## What you should do
Print the listing below exactly as written.

Segment Start: Materials provided

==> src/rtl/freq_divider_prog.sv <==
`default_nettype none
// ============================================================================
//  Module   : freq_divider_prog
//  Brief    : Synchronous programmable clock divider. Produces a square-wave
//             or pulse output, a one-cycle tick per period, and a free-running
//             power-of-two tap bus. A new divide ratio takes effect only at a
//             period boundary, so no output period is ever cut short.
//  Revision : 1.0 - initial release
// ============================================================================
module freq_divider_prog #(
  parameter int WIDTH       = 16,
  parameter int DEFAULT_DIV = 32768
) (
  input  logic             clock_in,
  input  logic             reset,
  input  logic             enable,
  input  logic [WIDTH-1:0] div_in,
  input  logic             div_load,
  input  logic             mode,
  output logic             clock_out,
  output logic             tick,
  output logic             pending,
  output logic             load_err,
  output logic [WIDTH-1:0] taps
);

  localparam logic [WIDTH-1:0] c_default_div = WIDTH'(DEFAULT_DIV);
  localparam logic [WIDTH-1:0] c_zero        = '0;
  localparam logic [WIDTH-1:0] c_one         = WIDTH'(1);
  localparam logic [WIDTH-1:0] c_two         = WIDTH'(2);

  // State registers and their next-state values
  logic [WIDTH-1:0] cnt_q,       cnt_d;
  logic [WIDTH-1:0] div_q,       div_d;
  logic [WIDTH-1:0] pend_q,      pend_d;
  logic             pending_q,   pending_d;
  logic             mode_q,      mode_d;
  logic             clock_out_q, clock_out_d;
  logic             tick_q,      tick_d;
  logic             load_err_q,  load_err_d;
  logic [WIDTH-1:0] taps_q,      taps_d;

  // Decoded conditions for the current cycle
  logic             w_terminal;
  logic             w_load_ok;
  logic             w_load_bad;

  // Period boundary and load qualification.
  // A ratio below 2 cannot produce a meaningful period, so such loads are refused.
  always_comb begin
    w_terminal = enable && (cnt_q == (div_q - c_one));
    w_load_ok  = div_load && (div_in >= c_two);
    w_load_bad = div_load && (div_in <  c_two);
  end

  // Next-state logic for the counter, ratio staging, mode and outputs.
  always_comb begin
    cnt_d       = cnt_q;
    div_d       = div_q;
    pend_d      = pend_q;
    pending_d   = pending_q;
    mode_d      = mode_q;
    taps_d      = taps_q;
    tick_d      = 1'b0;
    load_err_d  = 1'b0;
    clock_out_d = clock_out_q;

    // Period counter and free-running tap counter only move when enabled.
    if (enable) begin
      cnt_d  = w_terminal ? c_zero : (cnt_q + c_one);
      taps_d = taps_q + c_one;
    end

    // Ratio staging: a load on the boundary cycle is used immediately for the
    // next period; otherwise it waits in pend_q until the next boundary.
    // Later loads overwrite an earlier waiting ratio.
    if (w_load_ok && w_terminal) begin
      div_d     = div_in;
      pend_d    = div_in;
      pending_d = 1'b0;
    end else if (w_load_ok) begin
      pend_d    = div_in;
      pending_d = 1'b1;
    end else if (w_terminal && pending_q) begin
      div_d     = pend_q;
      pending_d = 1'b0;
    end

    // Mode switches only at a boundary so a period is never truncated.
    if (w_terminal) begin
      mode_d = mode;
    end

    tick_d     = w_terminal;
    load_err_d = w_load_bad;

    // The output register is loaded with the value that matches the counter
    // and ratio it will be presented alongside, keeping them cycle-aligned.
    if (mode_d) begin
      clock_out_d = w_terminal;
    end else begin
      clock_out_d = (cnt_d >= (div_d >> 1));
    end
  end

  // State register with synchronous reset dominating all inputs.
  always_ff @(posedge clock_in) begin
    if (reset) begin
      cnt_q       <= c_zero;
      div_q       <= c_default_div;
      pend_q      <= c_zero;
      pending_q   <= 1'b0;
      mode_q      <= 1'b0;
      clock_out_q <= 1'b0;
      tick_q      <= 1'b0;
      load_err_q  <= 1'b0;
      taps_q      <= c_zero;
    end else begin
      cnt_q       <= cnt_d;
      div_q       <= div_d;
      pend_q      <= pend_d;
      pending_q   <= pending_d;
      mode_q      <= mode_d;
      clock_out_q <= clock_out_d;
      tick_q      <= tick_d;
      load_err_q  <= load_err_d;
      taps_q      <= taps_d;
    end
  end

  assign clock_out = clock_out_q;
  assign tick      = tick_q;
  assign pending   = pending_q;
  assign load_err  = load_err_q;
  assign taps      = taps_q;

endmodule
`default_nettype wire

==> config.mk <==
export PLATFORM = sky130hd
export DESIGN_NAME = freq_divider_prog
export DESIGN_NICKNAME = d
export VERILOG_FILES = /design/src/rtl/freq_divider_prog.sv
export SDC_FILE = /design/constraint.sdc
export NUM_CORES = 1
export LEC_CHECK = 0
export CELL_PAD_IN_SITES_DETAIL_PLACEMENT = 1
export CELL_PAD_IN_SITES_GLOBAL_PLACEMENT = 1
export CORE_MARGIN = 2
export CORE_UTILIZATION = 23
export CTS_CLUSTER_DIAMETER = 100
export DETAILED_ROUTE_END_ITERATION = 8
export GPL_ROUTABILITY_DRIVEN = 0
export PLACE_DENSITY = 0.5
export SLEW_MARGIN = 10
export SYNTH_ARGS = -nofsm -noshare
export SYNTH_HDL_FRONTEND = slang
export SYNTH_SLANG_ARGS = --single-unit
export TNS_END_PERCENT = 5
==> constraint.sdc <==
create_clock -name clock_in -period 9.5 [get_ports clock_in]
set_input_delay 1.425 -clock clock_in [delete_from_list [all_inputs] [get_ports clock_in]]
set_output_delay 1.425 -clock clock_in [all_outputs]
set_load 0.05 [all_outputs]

Segment End: Materials provided

## Response for this exercise
==> src/rtl/freq_divider_prog.sv <==
`default_nettype none
// ============================================================================
//  Module   : freq_divider_prog
//  Brief    : Synchronous programmable clock divider. Produces a square-wave
//             or pulse output, a one-cycle tick per period, and a free-running
//             power-of-two tap bus. A new divide ratio takes effect only at a
//             period boundary, so no output period is ever cut short.
//  Revision : 1.0 - initial release
// ============================================================================
module freq_divider_prog #(
  parameter int WIDTH       = 16,
  parameter int DEFAULT_DIV = 32768
) (
  input  logic             clock_in,
  input  logic             reset,
  input  logic             enable,
  input  logic [WIDTH-1:0] div_in,
  input  logic             div_load,
  input  logic             mode,
  output logic             clock_out,
  output logic             tick,
  output logic             pending,
  output logic             load_err,
  output logic [WIDTH-1:0] taps
);

  localparam logic [WIDTH-1:0] c_default_div = WIDTH'(DEFAULT_DIV);
  localparam logic [WIDTH-1:0] c_zero        = '0;
  localparam logic [WIDTH-1:0] c_one         = WIDTH'(1);
  localparam logic [WIDTH-1:0] c_two         = WIDTH'(2);

  // State registers and their next-state values
  logic [WIDTH-1:0] cnt_q,       cnt_d;
  logic [WIDTH-1:0] div_q,       div_d;
  logic [WIDTH-1:0] pend_q,      pend_d;
  logic             pending_q,   pending_d;
  logic             mode_q,      mode_d;
  logic             clock_out_q, clock_out_d;
  logic             tick_q,      tick_d;
  logic             load_err_q,  load_err_d;
  logic [WIDTH-1:0] taps_q,      taps_d;

  // Decoded conditions for the current cycle
  logic             w_terminal;
  logic             w_load_ok;
  logic             w_load_bad;

  // Period boundary and load qualification.
  // A ratio below 2 cannot produce a meaningful period, so such loads are refused.
  always_comb begin
    w_terminal = enable && (cnt_q == (div_q - c_one));
    w_load_ok  = div_load && (div_in >= c_two);
    w_load_bad = div_load && (div_in <  c_two);
  end

  // Next-state logic for the counter, ratio staging, mode and outputs.
  always_comb begin
    cnt_d       = cnt_q;
    div_d       = div_q;
    pend_d      = pend_q;
    pending_d   = pending_q;
    mode_d      = mode_q;
    taps_d      = taps_q;
    tick_d      = 1'b0;
    load_err_d  = 1'b0;
    clock_out_d = clock_out_q;

    // Period counter and free-running tap counter only move when enabled.
    if (enable) begin
      cnt_d  = w_terminal ? c_zero : (cnt_q + c_one);
      taps_d = taps_q + c_one;
    end

    // Ratio staging: a load on the boundary cycle is used immediately for the
    // next period; otherwise it waits in pend_q until the next boundary.
    // Later loads overwrite an earlier waiting ratio.
    if (w_load_ok && w_terminal) begin
      div_d     = div_in;
      pend_d    = div_in;
      pending_d = 1'b0;
    end else if (w_load_ok) begin
      pend_d    = div_in;
      pending_d = 1'b1;
    end else if (w_terminal && pending_q) begin
      div_d     = pend_q;
      pending_d = 1'b0;
    end

    // Mode switches only at a boundary so a period is never truncated.
    if (w_terminal) begin
      mode_d = mode;
    end

    tick_d     = w_terminal;
    load_err_d = w_load_bad;

    // The output register is loaded with the value that matches the counter
    // and ratio it will be presented alongside, keeping them cycle-aligned.
    if (mode_d) begin
      clock_out_d = w_terminal;
    end else begin
      clock_out_d = (cnt_d >= (div_d >> 1));
    end
  end

  // State register with synchronous reset dominating all inputs.
  always_ff @(posedge clock_in) begin
    if (reset) begin
      cnt_q       <= c_zero;
      div_q       <= c_default_div;
      pend_q      <= c_zero;
      pending_q   <= 1'b0;
      mode_q      <= 1'b0;
      clock_out_q <= 1'b0;
      tick_q      <= 1'b0;
      load_err_q  <= 1'b0;
      taps_q      <= c_zero;
    end else begin
      cnt_q       <= cnt_d;
      div_q       <= div_d;
      pend_q      <= pend_d;
      pending_q   <= pending_d;
      mode_q      <= mode_d;
      clock_out_q <= clock_out_d;
      tick_q      <= tick_d;
      load_err_q  <= load_err_d;
      taps_q      <= taps_d;
    end
  end

  assign clock_out = clock_out_q;
  assign tick      = tick_q;
  assign pending   = pending_q;
  assign load_err  = load_err_q;
  assign taps      = taps_q;

endmodule
`default_nettype wire

==> config.mk <==
export PLATFORM = sky130hd
export DESIGN_NAME = freq_divider_prog
export DESIGN_NICKNAME = d
export VERILOG_FILES = /design/src/rtl/freq_divider_prog.sv
export SDC_FILE = /design/constraint.sdc
export NUM_CORES = 1
export LEC_CHECK = 0
export CELL_PAD_IN_SITES_DETAIL_PLACEMENT = 1
export CELL_PAD_IN_SITES_GLOBAL_PLACEMENT = 1
export CORE_MARGIN = 2
export CORE_UTILIZATION = 23
export CTS_CLUSTER_DIAMETER = 100
export DETAILED_ROUTE_END_ITERATION = 8
export GPL_ROUTABILITY_DRIVEN = 0
export PLACE_DENSITY = 0.5
export SLEW_MARGIN = 10
export SYNTH_ARGS = -nofsm -noshare
export SYNTH_HDL_FRONTEND = slang
export SYNTH_SLANG_ARGS = --single-unit
export TNS_END_PERCENT = 5
==> constraint.sdc <==
create_clock -name clock_in -period 9.5 [get_ports clock_in]
set_input_delay 1.425 -clock clock_in [delete_from_list [all_inputs] [get_ports clock_in]]
set_output_delay 1.425 -clock clock_in [all_outputs]
set_load 0.05 [all_outputs]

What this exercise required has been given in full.